We don't need to convince you of the pitfalls in not having a commercial dishwasher for your business. From bottlenecks to burnouts (seriously, don't even try using a residential-grade dishwasher), dishwashers keep the kitchen and dining room humming. If you're looking to add a new dishwasher to your business or upgrade the one you have, check out this buying guide on commercial dishwashers.
Choosing between a high and low temperature dishwasher is really a matter of preference. Both dishwashers work to fully sanitize glassware and dinnerware to meet NSF regulations, but the difference is how they get there.
As you can guess, high temperature dishwashers utilize a high heat (about 180° F) for sanitization. For those units that can't quite meet the desired temperature, the purchase of an additional booster heater may be required. These types of dishwashers utilize more energy than their low temperature dishwashers, however some manufacturers practice some more efficient practices like CMA Dishmachines. These dishwashers reserve the rinse water of one cycle to be used for the washing cycle in another. You'll also find that your dishes dry faster with high temperature dishwashers. Finally, keep in mind that your high temperature dishwasher may also require a condensate hood.
Low temperature dishwashers are lower in cost than their high temperature counterparts, however they rely upon the addition of dishwashing chemicals to achieve proper sanitation; over time some may argue that the initial cost savings of a low temperature dishwasher becomes nonexistent. With any chemical cleaner you'll need to check and make sure it won't tarnish or damage your chinaware and flatware.
For those with sustainability goals: your energy costs may be slightly less with a low temperature dishwasher, but keep in mind that you're still draining chemicals into the environment. For truly energy-efficient equipment, look for the ENERGYSTAR® certification.
Both high and low temperature dishwashers come in a variety of types to accommodate your unique needs. Read on to learn more.
Great for bars and smaller kitchens, undercounter dishwashers resemble the same dishwasher you might have at home. These compact dishmachines utilize a single front-facing door and can handle a maximum of about 25 racks per hour. And since these dishwashers are lower to the ground, staff may have back trouble when lifting heavy racks in and out of the unit. Finally, keep in mind that these small dishwashers will not be able to keep up with anything beyond a coffee shop or small restaurant.
For high volume cafeterias, hospitals, schools and other institutions, look to conveyor dishwashers. These commercial dishwashers utilize a mechanical conveyer belt to transport racks to and through the dishwasher. Conveyor dishwashers can wash up to 400 racks of dishes per hour, conveyor dishwashers require the most space to accommodate sinks, waste removal stations, inlet and outlet tables and more.

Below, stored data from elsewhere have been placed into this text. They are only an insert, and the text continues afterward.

## config.mk

```make
export PLATFORM = sky130hd
export DESIGN_NAME = muldiv_sequencer
export DESIGN_NICKNAME = d
export VERILOG_FILES = /design/src/rtl/muldiv_sequencer.sv
export SDC_FILE = /design/constraint.sdc
export NUM_CORES = 1
export LEC_CHECK = 0
export BUFFER_PORTS_ARGS = -buffer_cell sky130_fd_sc_hd__buf_2
export CORE_MARGIN = 2
export CORE_UTILIZATION = 65
export DETAILED_ROUTE_END_ITERATION = 12
export PLACE_DENSITY = 0.87
export SKIP_CTS_REPAIR_TIMING = 1
export SYNTH_ARGS = -nofsm -noshare
export SYNTH_HDL_FRONTEND = slang
export SYNTH_SLANG_ARGS = --single-unit
```

## constraint.sdc

```tcl
create_clock -name clk -period 9.2 [get_ports clk]
set_input_delay 0.46 -clock clk [delete_from_list [all_inputs] [get_ports clk]]
set_output_delay 0.46 -clock clk [all_outputs]
set_load 0.02 [all_outputs]
```

## src/rtl/muldiv_sequencer.sv

```systemverilog
// muldiv_sequencer: HI/LO multiply/divide unit for a MIPS-style pipeline.
// It runs one multiply or divide at a time: a 32-step shift-add multiply
// or a 32-step restoring divide, then one sign-fix cycle that writes HI/LO.
// Optional build macro: MULDIV_FAST_MUL_EN. When it is defined, MULT/MULTU
// skip the iteration phase and form the product in the single FIX cycle.
module muldiv_sequencer (
    input  logic        clk,
    input  logic        reset_n,
    input  logic        start,
    input  logic [3:0]  op,
    input  logic [31:0] a,
    input  logic [31:0] b,
    input  logic        mthi,
    input  logic        mtlo,
    input  logic [31:0] wdata,
    output logic        busy,
    output logic        done,
    output logic [31:0] hi,
    output logic [31:0] lo
);

    localparam logic [1:0] S_IDLE = 2'd0;
    localparam logic [1:0] S_RUN  = 2'd1;
    localparam logic [1:0] S_FIX  = 2'd2;

    // Operation state
    logic [1:0]  r_state;
    logic [5:0]  r_cnt;
    logic [63:0] r_acc;     // mul: {partial product, multiplier}; div: {remainder, quotient}
    logic [31:0] r_mcand;   // multiplicand magnitude (mul) or divisor magnitude (div)
    logic [31:0] r_b;       // raw divisor, kept for the divide-by-zero result
    logic        r_is_mul;
    logic        r_sa;      // dividend/multiplicand negative (signed ops only)
    logic        r_sb;      // divisor/multiplier negative (signed ops only)
    logic [31:0] r_hi;
    logic [31:0] r_lo;

    // Decode and operand magnitudes
    logic        w_op_valid;
    logic        w_start_ok;
    logic        w_signed;
    logic        w_a_neg;
    logic        w_b_neg;
    logic [31:0] w_a_mag;
    logic [31:0] w_b_mag;

    assign w_op_valid = (op[3:2] == 2'b10);
    assign w_start_ok = (r_state == S_IDLE) && start && w_op_valid;
    assign w_signed   = ~op[0];
    assign w_a_neg    = w_signed & a[31];
    assign w_b_neg    = w_signed & b[31];
    assign w_a_mag    = w_a_neg ? (32'd0 - a) : a;
    assign w_b_mag    = w_b_neg ? (32'd0 - b) : b;

    // One multiply step: add multiplicand into the high half when the
    // current multiplier bit is set, then shift the whole accumulator right.
    logic [32:0] w_mul_sum;
    logic [63:0] w_mul_next;

    assign w_mul_sum  = {1'b0, r_acc[63:32]} + (r_acc[0] ? {1'b0, r_mcand} : 33'd0);
    assign w_mul_next = {w_mul_sum, r_acc[31:1]};

    // One restoring divide step: shift the next dividend bit into the
    // 33-bit partial remainder and subtract when it does not go negative.
    logic [32:0] w_rem_sh;
    logic [33:0] w_sub;
    logic [63:0] w_div_next;
    logic        w_unused_ok;

    assign w_rem_sh    = {r_acc[63:32], r_acc[31]};
    assign w_sub       = {1'b0, w_rem_sh} - {2'b00, r_mcand};
    assign w_div_next  = w_sub[33] ? {w_rem_sh[31:0], r_acc[30:0], 1'b0}
                                   : {w_sub[31:0],    r_acc[30:0], 1'b1};
    // Bit 32 of a successful difference is always zero (remainder < divisor).
    assign w_unused_ok = &{1'b0, w_sub[32]};

    // Result formation for the FIX cycle
    logic [63:0] w_prod_mag;
    logic [63:0] w_prod;
    logic [31:0] w_quo;
    logic [31:0] w_rem;
    logic        w_div_zero;

`ifdef MULDIV_FAST_MUL_EN
    logic [63:0] w_fast_prod;
    assign w_fast_prod = {32'd0, r_mcand} * {32'd0, r_acc[31:0]};
    assign w_prod_mag  = w_fast_prod;
`else
    assign w_prod_mag  = r_acc;
`endif

    assign w_prod     = (r_sa ^ r_sb) ? (64'd0 - w_prod_mag) : w_prod_mag;
    assign w_quo      = (r_sa ^ r_sb) ? (32'd0 - r_acc[31:0]) : r_acc[31:0];
    // Remainder follows the dividend's sign; for b=0 this reproduces a exactly.
    assign w_rem      = r_sa ? (32'd0 - r_acc[63:32]) : r_acc[63:32];
    assign w_div_zero = (r_b == 32'd0);

    // Sequencer: accept work in IDLE, iterate in RUN, commit HI/LO in FIX
    always_ff @(posedge clk or negedge reset_n) begin
        if (!reset_n) begin
            r_state  <= S_IDLE;
            r_cnt    <= 6'd0;
            r_acc    <= 64'd0;
            r_mcand  <= 32'd0;
            r_b      <= 32'd0;
            r_is_mul <= 1'b0;
            r_sa     <= 1'b0;
            r_sb     <= 1'b0;
            r_hi     <= 32'd0;
            r_lo     <= 32'd0;
        end else begin
            case (r_state)
                S_IDLE: begin
                    if (w_start_ok) begin
                        r_cnt    <= 6'd0;
                        r_is_mul <= op[1];
                        r_sa     <= w_a_neg;
                        r_sb     <= w_b_neg;
                        r_b      <= b;
                        if (op[1]) begin
                            r_mcand <= w_a_mag;
                            r_acc   <= {32'd0, w_b_mag};
`ifdef MULDIV_FAST_MUL_EN
                            r_state <= S_FIX;
`else
                            r_state <= S_RUN;
`endif
                        end else begin
                            r_mcand <= w_b_mag;
                            r_acc   <= {32'd0, w_a_mag};
                            r_state <= S_RUN;
                        end
                    end else begin
                        // Moves only land when no operation is being accepted
                        if (mthi) r_hi <= wdata;
                        if (mtlo) r_lo <= wdata;
                    end
                end
                S_RUN: begin
                    r_acc <= r_is_mul ? w_mul_next : w_div_next;
                    r_cnt <= r_cnt + 6'd1;
                    if (r_cnt == 6'd31) r_state <= S_FIX;
                end
                S_FIX: begin
                    if (r_is_mul) begin
                        r_hi <= w_prod[63:32];
                        r_lo <= w_prod[31:0];
                    end else begin
                        r_hi <= w_rem;
                        r_lo <= w_div_zero ? 32'hFFFF_FFFF : w_quo;
                    end
                    r_state <= S_IDLE;
                end
                default: r_state <= S_IDLE;
            endcase
        end
    end

    assign busy = (r_state != S_IDLE);
    assign done = (r_state == S_FIX);
    assign hi   = r_hi;
    assign lo   = r_lo;

endmodule

```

Door-type (also known as rack) dishwashers are the perfect middle ground between undercounter and conveyor dishwashers. Capable of washing up to 80 racks per hour, these dishwashers may feature a single door or an easy "pass through" system where dirty racks go in one side and, once cleaned, come out the other side. Because these dishwashers are extremely fast and efficient, they're a popular choice in most restaurants today. And since loading takes place at a standing height it'll ease the burden on employees' backs.
For busy bars that need a front-of-house cleaning solution, look to glasswashers. Popular undercounter glass washers are designed to thoroughly wash your most delicate stemware and other drinkware. With a glass washer, you'll free up your bartender to spend more time making drinks instead of cleaning glasses.
Once you've thought about what type of commercial dishwasher is right for your business, you may want to consider other factors that could impact your day-to-day activities.
A particular concern to bars and other customer-facing areas, most commercial dishwashers release a large puff of steam when opened after each cycle. Depending on your restaurant, that steam may or may not be something you want your guests to experience.
Dishwashers are loud—and the more heavy duty dishwasher you get, the louder it'll be. While noise may not be an issue in the back of house, it can pose a problem for smaller restaurants or customer-facing bar areas. Be sure to check the decibel ratings on the dishwashing equipment
Water filters work by not only removing harmful contaminants from the water, but other minerals and sediment that could build up within the tubing of your equipment. Over time, this buildup could increase your chances of maintenance problems and shorten the lifespan of your equipment. Be sure to regularly change your water filter for optimum performance.
ou'll want dish racks that work for the type of things you're cleaning. Opt for a dish rack with pegs when washing dishes, trays, etc. when you need secured during cleaning. Flat racks are great for washing pots, pans, bowls and other items that need the space.
Of course your available physical space will help dictate what type of dishwasher you can accommodate. But when shopping for models also consider how many racks of dishes and glassware you'll need cleaned throughout service (most racks can hold about 18 dishes or 36 glasses). First, calculate the amount of dishes you generate per hour and weigh that against the number of racks the dishwasher can handle.